Não é uma avaliação consensual. O Ministério dos Transportes reconhece a sensibilidade ambiental do projeto. No entanto, a gestão de Renan Filho entende que a proposta não só é sustentável, como totalmente exequível.
A ideia é inovar e construir uma “estrada-parque”, com mais de uma centena de túneis para passagem de fauna, isolamento por cercas e monitoramento eletrônico para coibir a atuação de garimpeiros e desmatadores.
Além disso, técnicos da pasta apontam que a BR-319 é a única a conectar as capitais do Amazonas e de Rondônia, e que a pavimentação do “trecho do meio” é essencial para o desenvolvimento econômico e social da região.
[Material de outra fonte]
--- src/rtl/fec_config.svh ---
`ifndef FEC_CONFIG_SVH
`define FEC_CONFIG_SVH

`default_nettype none

`define FEC_SYM_SIZE 4     // Bits per GF(16) symbol
`define FEC_RS_K     4     // Data symbols per codeword
`define FEC_RS_2T    2     // Parity symbols per codeword
`define FEC_RS_N     6     // Codeword length
`define FEC_NUM_CW   2     // Codewords per data unit
`define FEC_NUM_H    15    // Two-of-six erasure patterns

`default_nettype wire

`endif

--- src/rtl/fec_pkg.sv ---
`include "fec_config.svh"
`default_nettype none

package fec_pkg;

    typedef logic [`FEC_SYM_SIZE-1:0] sym_t;
    typedef logic [3:0]               err_loc_t;
    typedef logic [2:0]               pos_idx_t;

    // ########################################################################
    // Bit p of an erasure pattern is set when position p is erased
    // Positions 0..3 are data, 4 is P0, 5 is P1
    // ########################################################################
    localparam logic [`FEC_RS_N-1:0] RS_ERR_LOC_LUT [`FEC_NUM_H] = '{
        6'b000011, 6'b000101, 6'b001001, 6'b010001, 6'b100001,  // (0,x)
        6'b000110, 6'b001010, 6'b010010, 6'b100010,             // (1,x)
        6'b001100, 6'b010100, 6'b100100,                        // (2,x)
        6'b011000, 6'b101000,                                   // (3,x)
        6'b110000                                               // Both parity
    };

    // GF(16) product over the field polynomial x^4+x+1
    function automatic sym_t gf_mul(sym_t a, sym_t b);
        sym_t prod;
        sym_t x;
        prod = '0;
        x    = a;
        for (int i = 0; i < `FEC_SYM_SIZE; i++) begin
            if (b[i])
                prod ^= x;
            x = {x[2:0], 1'b0} ^ (x[3] ? 4'h3 : 4'h0);  // Multiply by alpha
        end
        return prod;
    endfunction

    // Multiplicative inverse by table where zero maps to zero
    function automatic sym_t gf_inv(sym_t a);
        case (a)
            4'h1:    return 4'h1;
            4'h2:    return 4'h9;
            4'h3:    return 4'he;
            4'h4:    return 4'hd;
            4'h5:    return 4'hb;
            4'h6:    return 4'h7;
            4'h7:    return 4'h6;
            4'h8:    return 4'hf;
            4'h9:    return 4'h2;
            4'ha:    return 4'hc;
            4'hb:    return 4'h5;
            4'hc:    return 4'ha;
            4'hd:    return 4'h4;
            4'he:    return 4'h3;
            4'hf:    return 4'h8;
            default: return 4'h0;
        endcase
    endfunction

    // alpha^e for codeword positions only
    function automatic sym_t gf_alpha_pow(pos_idx_t e);
        case (e)
            3'd0:    return 4'h1;
            3'd1:    return 4'h2;
            3'd2:    return 4'h4;
            3'd3:    return 4'h8;
            3'd4:    return 4'h3;
            3'd5:    return 4'h6;
            3'd6:    return 4'hc;
            default: return 4'hb;
        endcase
    endfunction

endpackage

`default_nettype wire

--- src/rtl/fec_encoder.sv ---
`timescale 1ns/100ps
`include "fec_config.svh"
`default_nettype none

module fec_encoder (
    input  wire                                            clk,
    input  wire                                            rst_n,
    input  wire                                            in_valid,
    input  wire fec_pkg::sym_t [`FEC_NUM_CW*`FEC_RS_K-1:0] in_data,
    input  wire fec_pkg::err_loc_t                         in_err_loc,
    input  wire                                            ready,
    output logic                                           out_valid,
    output fec_pkg::sym_t [`FEC_NUM_CW*`FEC_RS_K-1:0]      out_data,
    output fec_pkg::sym_t [`FEC_NUM_CW*`FEC_RS_2T-1:0]     out_parity,
    output fec_pkg::err_loc_t                              out_err_loc
);
    import fec_pkg::*;

    sym_t [`FEC_NUM_CW*`FEC_RS_2T-1:0] parity;

    // P0 = sum of data, P1 = sum of alpha^j * d_j
    always_comb begin
        sym_t p0;
        sym_t p1;
        for (int i = 0; i < `FEC_NUM_CW; i++) begin
            p0 = '0;
            p1 = '0;
            for (int j = 0; j < `FEC_RS_K; j++) begin
                p0 ^= in_data[i*`FEC_RS_K + j];
                p1 ^= gf_mul(gf_alpha_pow(pos_idx_t'(j)), in_data[i*`FEC_RS_K + j]);
            end
            parity[i*`FEC_RS_2T]     = p0;
            parity[i*`FEC_RS_2T + 1] = p1;
        end
    end

    always_ff @(posedge clk or negedge rst_n) begin
        if (!rst_n)
            out_valid <= 1'b0;
        else if (ready)
            out_valid <= in_valid;    // Bubbles travel too
    end

    always_ff @(posedge clk) begin
        if (ready) begin
            out_data    <= in_data;
            out_parity  <= parity;
            out_err_loc <= in_err_loc;  // Pattern index rides along
        end
    end

    a_valid_known: assert property (
        @(posedge clk) disable iff (!rst_n) !$isunknown(out_valid)
    ) else $error("fec_encoder: out_valid unknown after reset");

endmodule

`default_nettype wire

--- src/rtl/fec_erasure_decoder.sv ---
`timescale 1ns/100ps
`include "fec_config.svh"
`default_nettype none

module fec_erasure_decoder (
    input  wire                                            clk,
    input  wire                                            rst_n,
    input  wire fec_pkg::sym_t [`FEC_NUM_CW*`FEC_RS_K-1:0] surv_data,
    input  wire fec_pkg::err_loc_t                         err_loc,
    input  wire                                            in_valid,
    input  wire                                            ready,
    output logic                                           out_valid,
    output fec_pkg::sym_t [`FEC_NUM_CW*`FEC_RS_K-1:0]      out_data
);
    import fec_pkg::*;

    typedef enum logic [1:0] {
        NONE_DATA,   // Only parity lost
        ONE_DATA,    // One data and one parity lost
        TWO_DATA     // Both parity survived
    } erasure_case_e;

    logic [`FEC_RS_N-1:0]              evec;
    pos_idx_t                          pos_a;
    pos_idx_t                          pos_b;
    erasure_case_e                     case_c;
    sym_t [`FEC_NUM_CW*`FEC_RS_K-1:0]  data_c;
    sym_t [`FEC_NUM_CW-1:0]            s0_c;
    sym_t [`FEC_NUM_CW-1:0]            s1_c;

    pos_idx_t                          a_s1;
    pos_idx_t                          b_s1;
    erasure_case_e                     case_s1;
    sym_t [`FEC_NUM_CW*`FEC_RS_K-1:0]  data_s1;
    sym_t [`FEC_NUM_CW-1:0]            s0_s1;
    sym_t [`FEC_NUM_CW-1:0]            s1_s1;
    logic                              valid_s1;

    sym_t                              denom;
    sym_t [`FEC_NUM_CW*`FEC_RS_K-1:0]  result;

    // ########################################################################
    // Stage 1 re-expands survivors, locates erasures and forms syndromes
    // ########################################################################
    always_comb begin
        logic                 found;
        pos_idx_t             slot;
        sym_t [`FEC_RS_N-1:0] full;
        evec  = RS_ERR_LOC_LUT[err_loc];
        pos_a = '0;
        pos_b = '0;
        found = 1'b0;
        for (int p = 0; p < `FEC_RS_N; p++) begin
            if (evec[p]) begin
                if (!found)
                    pos_a = pos_idx_t'(p);   // Lower erased position
                else
                    pos_b = pos_idx_t'(p);
                found = 1'b1;
            end
        end

        if (pos_a >= pos_idx_t'(`FEC_RS_K))
            case_c = NONE_DATA;
        else if (pos_b >= pos_idx_t'(`FEC_RS_K))
            case_c = ONE_DATA;
        else
            case_c = TWO_DATA;

        for (int i = 0; i < `FEC_NUM_CW; i++) begin
            slot = '0;
            for (int p = 0; p < `FEC_RS_N; p++) begin
                if (evec[p]) begin
                    full[p] = '0;             // Erased symbols add nothing
                end else begin
                    full[p] = surv_data[i*`FEC_RS_K + int'(slot)];
                    slot    = slot + 3'd1;
                end
            end
            s0_c[i] = full[`FEC_RS_K];
            s1_c[i] = full[`FEC_RS_K + 1];
            for (int j = 0; j < `FEC_RS_K; j++) begin
                data_c[i*`FEC_RS_K + j] = full[j];
                s0_c[i] ^= full[j];
                s1_c[i] ^= gf_mul(gf_alpha_pow(pos_idx_t'(j)), full[j]);
            end
        end
    end

    // ########################################################################
    // Stage 2 solves for the erased data symbols
    // ########################################################################
    assign denom = gf_alpha_pow(a_s1) ^ gf_alpha_pow(b_s1);

    always_comb begin
        sym_t d_a;
        sym_t inv_a;
        sym_t inv_den;
        inv_a   = gf_inv(gf_alpha_pow(a_s1));
        inv_den = gf_inv(denom);
        result  = data_s1;
        for (int i = 0; i < `FEC_NUM_CW; i++) begin
            case (case_s1)
                ONE_DATA: begin
                    if (b_s1 == pos_idx_t'(`FEC_RS_K))
                        d_a = gf_mul(s1_s1[i], inv_a);  // P0 lost so P1 is used
                    else
                        d_a = s0_s1[i];
                    result[i*`FEC_RS_K + int'(a_s1)] = d_a;
                end
                TWO_DATA: begin
                    d_a = gf_mul(s1_s1[i] ^ gf_mul(gf_alpha_pow(b_s1), s0_s1[i]), inv_den);
                    result[i*`FEC_RS_K + int'(a_s1)] = d_a;
                    result[i*`FEC_RS_K + int'(b_s1)] = s0_s1[i] ^ d_a;
                end
                default: ;                          // Data already complete
            endcase
        end
    end

    always_ff @(posedge clk or negedge rst_n) begin
        if (!rst_n) begin
            valid_s1  <= 1'b0;
            out_valid <= 1'b0;
        end else if (ready) begin
            valid_s1  <= in_valid;
            out_valid <= valid_s1;
        end
    end

    always_ff @(posedge clk) begin
        if (ready) begin
            a_s1     <= pos_a;
            b_s1     <= pos_b;
            case_s1  <= case_c;
            data_s1  <= data_c;
            s0_s1    <= s0_c;
            s1_s1    <= s1_c;
            out_data <= result;
        end
    end

    a_two_data_solvable: assert property (
        @(posedge clk) disable iff (!rst_n)
        (valid_s1 && case_s1 == TWO_DATA) |-> (denom != '0)
    ) else $error("fec_erasure_decoder: singular system for %0d,%0d", a_s1, b_s1);

endmodule

`default_nettype wire

--- src/rtl/fec_erasure_path.sv ---
`timescale 1ns/100ps
`include "fec_config.svh"
`default_nettype none

module fec_erasure_path (
    input  wire                                            clk,
    input  wire                                            rst_n,
    input  wire                                            in_valid,
    input  wire fec_pkg::sym_t [`FEC_NUM_CW*`FEC_RS_K-1:0] in_data,
    input  wire fec_pkg::err_loc_t                         in_err_loc,
    output logic                                           in_ready,
    output logic                                           out_valid,
    output fec_pkg::sym_t [`FEC_NUM_CW*`FEC_RS_K-1:0]      out_data,
    input  wire                                            out_ready
);
    import fec_pkg::*;

    logic                              enc_valid;
    sym_t [`FEC_NUM_CW*`FEC_RS_K-1:0]  enc_data;
    sym_t [`FEC_NUM_CW*`FEC_RS_2T-1:0] enc_parity;
    err_loc_t                          enc_err_loc;
    logic                              inj_valid;
    sym_t [`FEC_NUM_CW*`FEC_RS_K-1:0]  inj_data;
    err_loc_t                          inj_err_loc;

    fec_encoder encoder_i (                 // 1 cycle
        .clk         (clk),
        .rst_n       (rst_n),
        .in_valid    (in_valid),
        .in_data     (in_data),
        .in_err_loc  (in_err_loc),
        .ready       (out_ready),
        .out_valid   (enc_valid),
        .out_data    (enc_data),
        .out_parity  (enc_parity),
        .out_err_loc (enc_err_loc)
    );

    fec_err_inject inject_i (               // 3 cycles
        .clk            (clk),
        .rst_n          (rst_n),
        .data_in        (enc_data),
        .parity_in      (enc_parity),
        .err_loc_in     (enc_err_loc),
        .data_in_valid  (enc_valid),
        .data_in_ready  (in_ready),
        .data_out       (inj_data),
        .err_loc_out    (inj_err_loc),
        .data_out_valid (inj_valid),
        .data_out_ready (out_ready)
    );

    fec_erasure_decoder decoder_i (         // 2 cycles
        .clk       (clk),
        .rst_n     (rst_n),
        .surv_data (inj_data),
        .err_loc   (inj_err_loc),
        .in_valid  (inj_valid),
        .ready     (out_ready),
        .out_valid (out_valid),
        .out_data  (out_data)
    );

endmodule

`default_nettype wire

--- src/rtl/fec_err_inject.sv ---
`timescale 1ns/100ps
`include "fec_config.svh"
`default_nettype none

module fec_err_inject (
    input  wire                                             clk,
    input  wire                                             rst_n,
    input  wire fec_pkg::sym_t [`FEC_NUM_CW*`FEC_RS_K-1:0]  data_in,
    input  wire fec_pkg::sym_t [`FEC_NUM_CW*`FEC_RS_2T-1:0] parity_in,
    input  wire fec_pkg::err_loc_t                          err_loc_in,
    input  wire                                             data_in_valid,
    output logic                                            data_in_ready,
    output fec_pkg::sym_t [`FEC_NUM_CW*`FEC_RS_K-1:0]       data_out,
    output fec_pkg::err_loc_t                               err_loc_out,
    output logic                                            data_out_valid,
    input  wire                                             data_out_ready
);
    import fec_pkg::*;

    sym_t [`FEC_NUM_CW-1:0][`FEC_RS_N-1:0] cw_in;
    sym_t [`FEC_NUM_CW-1:0][`FEC_RS_N-1:0] cw_s1;
    sym_t [`FEC_NUM_CW-1:0][`FEC_RS_N-1:0] cw_s2;
    logic [`FEC_RS_N-1:0]                  erase_s1;
    logic [`FEC_RS_N-1:0]                  erase_s2;
    pos_idx_t [`FEC_RS_N-1:0]              out_idx_c;
    pos_idx_t [`FEC_RS_N-1:0]              out_idx_s2;
    err_loc_t                              err_loc_s1;
    err_loc_t                              err_loc_s2;
    logic                                  valid_s1;
    logic                                  valid_s2;

    assign data_in_ready = data_out_ready;  // Whole chain stalls together

    // Data symbols first, parity at positions RS_K and up
    always_comb begin
        for (int i = 0; i < `FEC_NUM_CW; i++) begin
            for (int j = 0; j < `FEC_RS_K; j++)
                cw_in[i][j] = data_in[i*`FEC_RS_K + j];
            for (int k = 0; k < `FEC_RS_2T; k++)
                cw_in[i][`FEC_RS_K + k] = parity_in[i*`FEC_RS_2T + k];
        end
    end

    // Survivors get consecutive slots in position order
    always_comb begin
        pos_idx_t count;
        count = '0;
        for (int p = 0; p < `FEC_RS_N; p++) begin
            out_idx_c[p] = count;
            if (!erase_s1[p])
                count = count + 3'd1;
        end
    end

    // ########################################################################
    // Every pipeline stage moves only with data_out_ready
    // ########################################################################
    always_ff @(posedge clk or negedge rst_n) begin
        if (!rst_n) begin
            valid_s1       <= 1'b0;
            valid_s2       <= 1'b0;
            data_out_valid <= 1'b0;
        end else if (data_out_ready) begin
            valid_s1       <= data_in_valid;
            valid_s2       <= valid_s1;
            data_out_valid <= valid_s2;
        end
    end

    always_ff @(posedge clk) begin
        if (data_out_ready) begin
            cw_s1      <= cw_in;                        // Stage 1 captures and looks up
            erase_s1   <= RS_ERR_LOC_LUT[err_loc_in];
            err_loc_s1 <= err_loc_in;
            cw_s2      <= cw_s1;                        // Stage 2 computes slot indices
            erase_s2   <= erase_s1;
            out_idx_s2 <= out_idx_c;
            err_loc_s2 <= err_loc_s1;
            for (int i = 0; i < `FEC_NUM_CW; i++)       // Stage 3 compresses
                for (int p = 0; p < `FEC_RS_N; p++)
                    if (!erase_s2[p])
                        data_out[i*`FEC_RS_K + int'(out_idx_s2[p])] <= cw_s2[i][p];
            err_loc_out <= err_loc_s2;
        end
    end

    a_err_loc_range: assert property (
        @(posedge clk) disable iff (!rst_n)
        (data_in_valid && data_in_ready) |-> (err_loc_in < `FEC_NUM_H)
    ) else $error("fec_err_inject: erasure index %0d out of range", err_loc_in);

endmodule

`default_nettype wire
<file path="src/common/mips_consts.svh">
`ifndef MIPS_CONSTS_SVH
`define MIPS_CONSTS_SVH

// Datapath widths
`define MIPS_WORD_BITS        32
`define MIPS_REG_BITS         5
`define MIPS_IMM_BITS         16

// Instruction field positions
`define MIPS_OPCODE_LSB       26
`define MIPS_OPCODE_BITS      6
`define MIPS_RS_LSB           21
`define MIPS_RT_LSB           16
`define MIPS_RD_LSB           11
`define MIPS_SHAMT_LSB        6
`define MIPS_FUNCT_BITS       6

// Instruction memory depth in words
`define MIPS_IMEM_WORDS       64
`define MIPS_IMEM_ADDR_BITS   6
`define MIPS_RESET_PC         32'h0000_0000

`endif

</file>
<file path="src/common/mips_pkg.sv">
`default_nettype none

package mips_pkg;

    `include "mips_consts.svh"

    typedef logic [`MIPS_WORD_BITS-1:0] word_t;
    typedef logic [`MIPS_REG_BITS-1:0]  reg_addr_t;
    typedef logic [`MIPS_IMM_BITS-1:0]  imm_t;

    // MIPS32 primary opcodes handled by the core
    typedef enum logic [`MIPS_OPCODE_BITS-1:0] {
        op_rtype = 6'h00,
        op_addiu = 6'h09,
        op_andi  = 6'h0c,
        op_ori   = 6'h0d,
        op_xori  = 6'h0e,
        op_lui   = 6'h0f
    } opcode_e;

    // R-type function codes
    typedef enum logic [`MIPS_FUNCT_BITS-1:0] {
        fn_sll  = 6'h00,
        fn_srl  = 6'h02,
        fn_addu = 6'h21,
        fn_subu = 6'h23,
        fn_and  = 6'h24,
        fn_or   = 6'h25,
        fn_xor  = 6'h26,
        fn_slt  = 6'h2a
    } funct_e;

    typedef enum logic [3:0] {
        alu_add,
        alu_sub,
        alu_and,
        alu_or,
        alu_xor,
        alu_slt,
        alu_sll,
        alu_srl,
        alu_lui
    } alu_op_e;

    typedef enum logic {
        imm_sign,
        imm_zero
    } imm_mode_e;

    typedef enum logic {
        fwd_reg,
        fwd_wb
    } fwd_sel_e;

endpackage

`default_nettype wire

</file>
<file path="src/decode/control_unit.sv">
`timescale 1ns/100ps
`default_nettype none

`include "mips_consts.svh"

module control_unit (
    input  wire mips_pkg::word_t  i_instr,
    output mips_pkg::alu_op_e     o_alu_op,
    output logic                  o_alu_src_imm,
    output logic                  o_reg_write,
    output logic                  o_dst_rd,
    output mips_pkg::imm_mode_e   o_imm_mode
);
    import mips_pkg::*;

    opcode_e   opcode;
    funct_e    funct;
    reg_addr_t dst;
    logic      supported;

    assign opcode = opcode_e'(i_instr[`MIPS_OPCODE_LSB +: `MIPS_OPCODE_BITS]);
    assign funct  = funct_e'(i_instr[0 +: `MIPS_FUNCT_BITS]);

    always_comb begin
        o_alu_op      = alu_add;
        o_alu_src_imm = 1'b0;
        o_dst_rd      = 1'b0;
        o_imm_mode    = imm_zero;
        supported     = 1'b1;
        case (opcode)
            op_rtype: begin
                o_dst_rd = 1'b1;
                case (funct)
                    fn_sll:  o_alu_op = alu_sll;
                    fn_srl:  o_alu_op = alu_srl;
                    fn_addu: o_alu_op = alu_add;
                    fn_subu: o_alu_op = alu_sub;
                    fn_and:  o_alu_op = alu_and;
                    fn_or:   o_alu_op = alu_or;
                    fn_xor:  o_alu_op = alu_xor;
                    fn_slt:  o_alu_op = alu_slt;
                    default: supported = 1'b0;
                endcase
            end
            op_addiu: begin
                o_alu_op      = alu_add;
                o_alu_src_imm = 1'b1;
                o_imm_mode    = imm_sign;
            end
            op_andi: begin
                o_alu_op      = alu_and;
                o_alu_src_imm = 1'b1;
            end
            op_ori: begin
                o_alu_op      = alu_or;
                o_alu_src_imm = 1'b1;
            end
            op_xori: begin
                o_alu_op      = alu_xor;
                o_alu_src_imm = 1'b1;
            end
            op_lui: begin
                o_alu_op      = alu_lui;
                o_alu_src_imm = 1'b1;
            end
            default: supported = 1'b0;
        endcase
    end

    // Writes to register zero are dropped here
    assign dst = o_dst_rd ? i_instr[`MIPS_RD_LSB +: `MIPS_REG_BITS]
                          : i_instr[`MIPS_RT_LSB +: `MIPS_REG_BITS];
    assign o_reg_write = supported && (dst != '0);

endmodule

`default_nettype wire

</file>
A ideia, no Ministério dos Transportes, é transformar a BR-319 em um “case” de infraestrutura que respeita o meio ambiente. Um projeto capaz de colocar o Brasil como referência de desenvolvimento sustentável.
Marina não se convence. Nos bastidores do Ministério do Meio Ambiente, pesa o fato de a licença prévia ter sido concedida ainda no governo do ex-presidente Jair Bolsonaro (PL), em meio a um contexto de esvaziamento das políticas públicas de preservação do meio ambiente, o que foi reconhecido pelo Supremo Tribunal Federal (STF).
Para completar, a ação tem como réus o Instituto Brasileiro do Meio Ambiente e dos Recursos Naturais Renováveis (Ibama), vinculado ao Ministério do Meio Ambiente, e o Departamento Nacional de Infraestrutura e Transportes (Dnit), que está sob o guarda-chuva de Renan Filho. Ou seja, embora o assunto oponha essas duas alas do governo, ambas precisarão atuar juntas nos próximos passos da celeuma judicial.